# PROVIDED RECORDS:
`src/rtl/switches_buttons_if.sv`:
```
// Device/command bus seen by the switch/button input peripheral.
// The CPU side drives device/command; the peripheral returns registered read data.
interface switches_buttons_if;
    logic [4:0]  device;
    logic [5:0]  command;
    logic [31:0] data_out;
    logic        rd_valid;

    modport master (output device, output command, input data_out, input rd_valid);
    modport slave  (input device, input command, output data_out, output rd_valid);
endinterface

```
`src/rtl/switches_buttons.sv`:
```
// Memory-mapped input peripheral: synchronizes switches, debounces buttons,
// latches sticky press events and returns them on bus read commands.
module switches_buttons #(
    parameter logic [4:0] DEV_ID          = 5'b00001,
    parameter int         DEBOUNCE_CYCLES = 250000,
    parameter int         CNT_W           = 18
) (
    input  logic                clk,
    input  logic                reset,
    switches_buttons_if.slave   bus,
    input  logic [7:0]          switches,
    input  logic [4:0]          buttons
);

    localparam logic [5:0] CMD_RD_SW   = 6'b000010;
    localparam logic [5:0] CMD_RD_BTN  = 6'b000011;
    localparam logic [5:0] CMD_RD_EVT  = 6'b000100;
    localparam logic [5:0] CMD_RD_STAT = 6'b000101;
    localparam logic [CNT_W-1:0] CNT_LAST = CNT_W'(DEBOUNCE_CYCLES - 1);

    logic [7:0]  sw_meta_q, sw_sync_q;
    logic [4:0]  btn_meta_q, btn_sync_q;
    logic [4:0]  btn_db;
    logic [4:0]  db_rise;
    logic [4:0]  evt_q, evt_d;
    logic        evt_clr;
    logic [31:0] data_out_q, data_out_d;
    logic        rd_valid_q, rd_valid_d;

    always_ff @(posedge clk or negedge reset) begin
        if (!reset) begin
            sw_meta_q  <= '0;
            sw_sync_q  <= '0;
            btn_meta_q <= '0;
            btn_sync_q <= '0;
        end else begin
            sw_meta_q  <= switches;
            sw_sync_q  <= sw_meta_q;
            btn_meta_q <= buttons;
            btn_sync_q <= btn_meta_q;
        end
    end

    // Each button owns a counter that runs only while its synchronized level disagrees
    // with the accepted level; any agreement restarts the count.
    for (genvar gi = 0; gi < 5; gi++) begin : g_debounce
        logic [CNT_W-1:0] cnt_q, cnt_d;
        logic             db_q, db_d;

        always_comb begin
            cnt_d = cnt_q;
            db_d  = db_q;
            if (btn_sync_q[gi] == db_q) begin
                cnt_d = '0;
            end else if (cnt_q == CNT_LAST) begin
                db_d  = btn_sync_q[gi];
                cnt_d = '0;
            end else begin
                cnt_d = cnt_q + 1'b1;
            end
        end

        always_ff @(posedge clk or negedge reset) begin
            if (!reset) begin
                cnt_q <= '0;
                db_q  <= 1'b0;
            end else begin
                cnt_q <= cnt_d;
                db_q  <= db_d;
            end
        end

        assign btn_db[gi]  = db_q;
        assign db_rise[gi] = db_d & ~db_q;
    end

    always_comb begin
        data_out_d = data_out_q;
        rd_valid_d = 1'b0;
        evt_clr    = 1'b0;
        if (bus.device == DEV_ID) begin
            case (bus.command)
                CMD_RD_SW: begin
                    data_out_d = {24'd0, sw_sync_q};
                    rd_valid_d = 1'b1;
                end
                CMD_RD_BTN: begin
                    data_out_d = {27'd0, btn_db};
                    rd_valid_d = 1'b1;
                end
                CMD_RD_EVT: begin
                    data_out_d = {27'd0, evt_q};
                    rd_valid_d = 1'b1;
                    evt_clr    = 1'b1;
                end
                CMD_RD_STAT: begin
                    data_out_d = {16'd0, 3'd0, btn_db, sw_sync_q};
                    rd_valid_d = 1'b1;
                end
                default: ;
            endcase
        end
    end

    // A press landing on the clearing edge survives: set takes priority over clear.
    assign evt_d = db_rise | (evt_q & ~{5{evt_clr}});

    always_ff @(posedge clk or negedge reset) begin
        if (!reset) begin
            evt_q      <= '0;
            data_out_q <= '0;
            rd_valid_q <= 1'b0;
        end else begin
            evt_q      <= evt_d;
            data_out_q <= data_out_d;
            rd_valid_q <= rd_valid_d;
        end
    end

    assign bus.data_out = data_out_q;
    assign bus.rd_valid = rd_valid_q;

endmodule

```
`src/flat_wrapper.sv`:
```
// flat-port wrapper written by rule: the top's interface ports become plain ports
module switches_buttons_flat 
#(
    parameter logic [4:0] DEV_ID          = 5'b00001,
    parameter int         DEBOUNCE_CYCLES = 250000,
    parameter int         CNT_W           = 18
)
  (clk, reset, switches, buttons, bus_device, bus_command, bus_data_out, bus_rd_valid);
  switches_buttons_if bus_i ();
  input  logic clk;
  input  logic reset;
  input  logic [7:0] switches;
  input  logic [4:0] buttons;
  input wire logic [$bits(bus_i.device)-1:0] bus_device;
  input wire logic [$bits(bus_i.command)-1:0] bus_command;
  output wire logic [$bits(bus_i.data_out)-1:0] bus_data_out;
  output wire logic [$bits(bus_i.rd_valid)-1:0] bus_rd_valid;
  assign bus_i.device = bus_device;
  assign bus_i.command = bus_command;
  assign bus_data_out = bus_i.data_out;
  assign bus_rd_valid = bus_i.rd_valid;
  switches_buttons #(.DEV_ID(DEV_ID), .DEBOUNCE_CYCLES(DEBOUNCE_CYCLES), .CNT_W(CNT_W)) u_core (.clk(clk), .reset(reset), .bus(bus_i), .switches(switches), .buttons(buttons));
endmodule
```
`config.mk`:
```
export PLATFORM = sky130hd
export DESIGN_NAME = switches_buttons_flat
export DESIGN_NICKNAME = d
export VERILOG_FILES = /design/src/rtl/switches_buttons_if.sv /design/src/rtl/switches_buttons.sv /design/src/flat_wrapper.sv
export SDC_FILE = /design/constraint.sdc
export NUM_CORES = 1
export LEC_CHECK = 0
export ABC_AREA = 1
export CAP_MARGIN = 20
export CORE_MARGIN = 5
export CORE_UTILIZATION = 35
export CTS_BUF_LIST = sky130_fd_sc_hd__clkbuf_8
export DETAILED_ROUTE_END_ITERATION = 10
export PLACE_DENSITY_LB_ADDON = 0.12
export SLEW_MARGIN = 25
export SYNTH_ARGS = -nofsm -noshare
export SYNTH_HDL_FRONTEND = slang
export SYNTH_SLANG_ARGS = --single-unit
```
`constraint.sdc`:
```
create_clock -name clk -period 4.22 [get_ports clk]
set_input_delay 0.422 -clock clk [delete_from_list [all_inputs] [get_ports clk]]
set_output_delay 0.422 -clock clk [all_outputs]
set_load 0.02 [all_outputs]
```
Yosys cells after proc, flatten, opt, wreduce, memory -nomap -nowiden
Index checks and enable logic that the tools add are counted.

Add/subtract/negate cells: 5. Eq/ne operators: 15. Multiplexer cells: 25. Bitwise gates (word level): 13. Reduce and logical (&&, ||, !) cells: 3.

Operator list (number): $mux W18 (10); $pmux W32 S4 (1); $add A18 B1 Y18 const B (5); $eq A18 B18 Y1 const B (5); $mux W1 (14); $eq A6 B2 Y1 const B (2); $eq A6 B3 Y1 const B (2); $and A1 B1 Y1 (5); $and A5 B5 Y5 (1); $eq A1 B1 Y1 (5); $eq A5 B1 Y1 const B (1); $not A1 Y1 (5); $not A5 Y5 (1); $or A5 B5 Y5 (1); $reduce_bool A4 Y1 (1); $reduce_or A4 Y1 (1); $reduce_and A2 Y1 (1).

Register bits: 159. Bits of input ports: 26. Output and inout bits: 33. Word-level logic and storage cells: 78.

Depth between registers and ports, before layout
Depth in word-level cells: 6. Mapped depth: 10. Mapped depth without buffers: 10.

Worst setup path after synthesis
No wires, ideal clock.

Kind: reg2reg. From: reg u_core.g_debounce[2].cnt_q[0]. To: reg u_core.g_debounce[2].cnt_q[0]. Library setup time: 0.122 ns. Arrival time: 1.302 ns. Data required time: 4.098 ns. Slack: 2.796 ns. Stages on the path, launching flop included: 9. Buffers on the path: 0. Clock period less this slack: 1.424 ns. Path through: dfrtp_1 ha_1 nand2_1 nor2_1 nand3_1 nor2_1 nor2_2 inv_1 nor2_1.

Longest elaborated chain between the ends: 3. Elaborated cells on any way between the ends: 4. Classes of those cells: 1 x add/sub; 1 x eq/ne; 2 x mux.

Ends and longest elaborated chain: start: declaration (RTL line switches_buttons.sv:47) `logic [CNT_W-1:0] cnt_q, cnt_d;`; start signal: assignment (RTL line switches_buttons.sv:68) `cnt_q <= cnt_d;`; $add A18 B1 Y18 or $eq A18 B18 Y1 (tied branches) (RTL line switches_buttons.sv:59, switches_buttons.sv:55); $mux W18 (*) (RTL line switches_buttons.sv:55) `end else if (cnt_q == CNT_LAST) begin`; $mux W18 (*) (RTL line switches_buttons.sv:53) `if (btn_sync_q[gi] == db_q) begin`; named net u_core.g_debounce[2].cnt_d[0] (RTL line switches_buttons.sv:47).

Mark *: on every way through the listed nets, which the timed path passes. The rest lies on a longest branch. A chain may end at the register's enable or synchronous reset.

Worst setup path after layout
From: reg u_core.data_out_q[7], in the netlist u_core.bus.data_out[7]. To: out bus_data_out[7].

RTL lines: start: declaration (RTL line switches_buttons.sv:27) `logic [31:0] data_out_q, data_out_d;`; start signal: assignment (RTL line switches_buttons.sv:115) `data_out_q <= data_out_d;`; end: declaration (RTL line flat_wrapper.sv:16) `output wire logic [$bits(bus_i.data_out)-1:0] bus_data_out;`.

No word-level cell between the ends.

==> summary.txt <==
Run status
  – Status: finished, final reports clean

Logic synthesis
  – Yosys warnings: 0
  – Synth area leader: dfrtp_1
  – Avg Synthesized Cell Area: 7.70 um^2
  – Cell variety after synth: 38
  – Mapped cell area: 7090 um^2
  – Ranking of synthesized cells by area: dfrtp_1 (49%), nand2_1 (13%), nor2_1 (11%)
  – Mapped Cells: 921
  – Share of the synthesized area in the top cell type: 49.4%
  – Yosys reg bits: 140
  – Register area share after synthesis: 49.4%

Clock tree
  – Post-CTS sizing: 0
  – CTS tree: yes
  – Clock Latency Late Sink: 430 ps
  – Setup bufs post-CTS: 0
  – Clock root buffer: clkbuf_8
  – H-tree depth reported by CTS: 4
  – Hold_buf cts: 0
  – CTS buffer count: 17
  – CTS clk-pin slew, worst paths: 80 ps
  – CTS sink cnt: 140
  – Clock tree buffer depth: 2

Finish
  – Layout cells sized above 1: 6.06%
  – P&R area growth vs syn: 15.8%
  – FF+latch area: 3500 um^2
  – Fill cell count: 2041
  – Multi-input logic area: 3110 um^2
  – Final net count: 1008
  – Fin util: 40.8%
  – # diodes: 0
  – Most used cells in the layout excluding fill and tap cells: nand2_1 (248), nor2_1 (212), dfrtp_1 (140)
  – Fin cells: 1260
  – Commonest non-fill, non-tap cell in the layout: nand2_1

Critical path
  – Crit path DAT: 1450 ps
  – Worst Path Required: 3800 ps
  – Crit Path Class: flop to output pin
  – R2r startpoint: u_core.g_debounce[4].cnt_q[0]
  – CP Capture Type: output pin
  – Critical Path Fanout Max: 2
  – CP max stage delay: 630 ps
  – Crit path max-delay family: buffers and inverters
  – Origin of the worst setup path: u_core.bus.data_out[7]
  – CP Cell Sequence: clkdlybuf4s50_1
  – Worst path slowest cell: clkdlybuf4s50_1
  – Startpoint Class: flop
  – WP buf/inv: 1

Timing
  – Max_slew headroom: 49.0%
  – Hold slack: 30.0 ps
  – Slew at the pin closest to its max-slew limit: 760 ps
  – # setup viols final: 0
  – Final setup TNS: 0 ps
  – Post-route minimum period: 1870 ps
  – Max Fclk: 0.535 GHz
  – Tcrit/Tclk final: 44.3%
  – Clk_skew: 10.3 ps
  – Max Slew Vio Count: 0
  – RSZ-0062 raised after global routing: false
  – Final Hold Vio Count: 0

Place
  – Post-DP HPWL: 11.6 mm
  – Placed insts: 1228
  – Gpl congestion: 0.811
  – PortBufs: 39

Floorplan
  – Core area: 20100 um^2
  – Die W: 152 um
  – Die Ht: 152 um
  – Num ports: 59
  – Std cell rows: 52
  – Initial Utilization: 35.3%
  – Die Area: 23200 um^2

Detailed routing
  – DR WL/cell: 12.5 um
  – Vias: 5582
  – Post-DR vias/cell: 4.43
  – DRT antenna net count: 0
  – Drt drc: 0
  – DRT iter0 DRCs: 240
  – Total Wirelength: 15.7 mm
  – DRT Pass-1 Iters: 5

Global routing
  – GRT overflow: 0
  – Vias in the first global route: 5514
  – Tot GR Track Use: 14.2%
  – Global-route wire length before repair: 27.1 mm
  – Largest net degree at the start of global routing: 82
  – Antenna violations before repair: 0

Power and ir drop
  – Total power: 2.82 mW
  – Pwr/cell area: 344 nW/um^2
  – Leak pwr: 3.72 nW
  – Maximum VDD drop: 0.214 mV

Run
  – Max cap viols: 0

Min path
  – Min-delay worst type: input port to asynchronous set/reset pin
==> flip-flops by register name, summed over array words and instances (netlist names) <==
name and flops:
u_core.sw_sync_q 8, u_core.g_debounce.cnt_q 90, u_core.btn_sync_q 5, u_core.btn_meta_q 5, u_core.g_debounce.db_q 5, u_core.sw_meta_q 8, u_core.bus.rd_valid 1, u_core.bus.data_out 13
u_core.evt_q 5
==> metrics by stage <==
step                      area, um^2  setup slack, ps
after floorplan                 7160             2800
after detailed placement        7730             1920
after global routing            8210             2230
after CTS                       8210             2280
final                           8210             2350
after global placement          7730             1930
==> path summary, 6_finish.rpt <==
check	depth (start not counted)	end	slack [ps]
setup / recovery	1	bus_data_out[7]	2350
hold / removal	1	u_core.g_debounce[0].cnt_q[14]	30
setup reg to reg	8	u_core.g_debounce[4].cnt_q[9]	2480
hold reg to reg	0	u_core.btn_sync_q[0]	340
max in group asynchronous	2	u_core.evt_q[3]	3260
min in group clk	0	u_core.btn_sync_q[0]	340
==> Yosys cell counts, drive strengths merged <==
cell / instances
nor2: 219
and2: 4
nand3b: 4
o31ai: 1
nor3: 12
a211oi: 4
xnor2: 6
inv: 98
o21ai: 14
a21boi: 3
nand4: 16
xor2: 26
a21oi: 12
o21bai: 5
dfrtp: 140
nand2: 250
nand3: 65
or2: 6
ha: 5
buf: 22
nor3b: 7
conb: 1
a31oi: 1
==> cells by family after synthesis <==
| group | Yosys count | share of synthesized area (%) |
|---|---|---|
| and+or+nand+nor | 583 | 34.5 |
| DFF | 140 | 49.4 |
| buffers and inverters | 120 | 7.62 |
| AOI/OAI and AO/OA | 40 | 3.62 |
| xor gates and xnor gates | 32 | 3.95 |
| adders and majority gates | 5 | 0.882 |
| other | 1 | 0.0529 |
==> layer usage <==
layer	wire length, um	part of all wire, %	global-route usage [%]
met1	7940	50	19.9
met2	7090	45	22.3
met4	139	0.88	3.38
met3	555	3.5	3.61
met5	0	0	0
==> final cells by class <==
cell class	count	area share, %
well taps	270	4.12
clock inverters	11	2.29
flip-flops and latches	140	42.7
multi-input cells	679	37.9
inverters	98	4.51
repair buffers	41	4.95
clock buffers	21	3.52
==> power breakdown <==
part           total [mW]  leakage, nW  internal (mW)  switching, mW
Combinational       0.148         1.63         0.0496         0.0985
Clock                1.28        0.234          0.764          0.520
Sequential           1.39         1.86           1.37         0.0178
Total                2.82         3.72           2.18          0.636
(Power assumes the default switching activity.)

# BRIEF:
Looking at the listing above, which lines hold "elaborated"? Copy every such line.

# SOLUTION FOR THIS EXERCISE:
Longest elaborated chain between the ends: 3. Elaborated cells on any way between the ends: 4. Classes of those cells: 1 x add/sub; 1 x eq/ne; 2 x mux.
Ends and longest elaborated chain: start: declaration (RTL line switches_buttons.sv:47) `logic [CNT_W-1:0] cnt_q, cnt_d;`; start signal: assignment (RTL line switches_buttons.sv:68) `cnt_q <= cnt_d;`; $add A18 B1 Y18 or $eq A18 B18 Y1 (tied branches) (RTL line switches_buttons.sv:59, switches_buttons.sv:55); $mux W18 (*) (RTL line switches_buttons.sv:55) `end else if (cnt_q == CNT_LAST) begin`; $mux W18 (*) (RTL line switches_buttons.sv:53) `if (btn_sync_q[gi] == db_q) begin`; named net u_core.g_debounce[2].cnt_d[0] (RTL line switches_buttons.sv:47).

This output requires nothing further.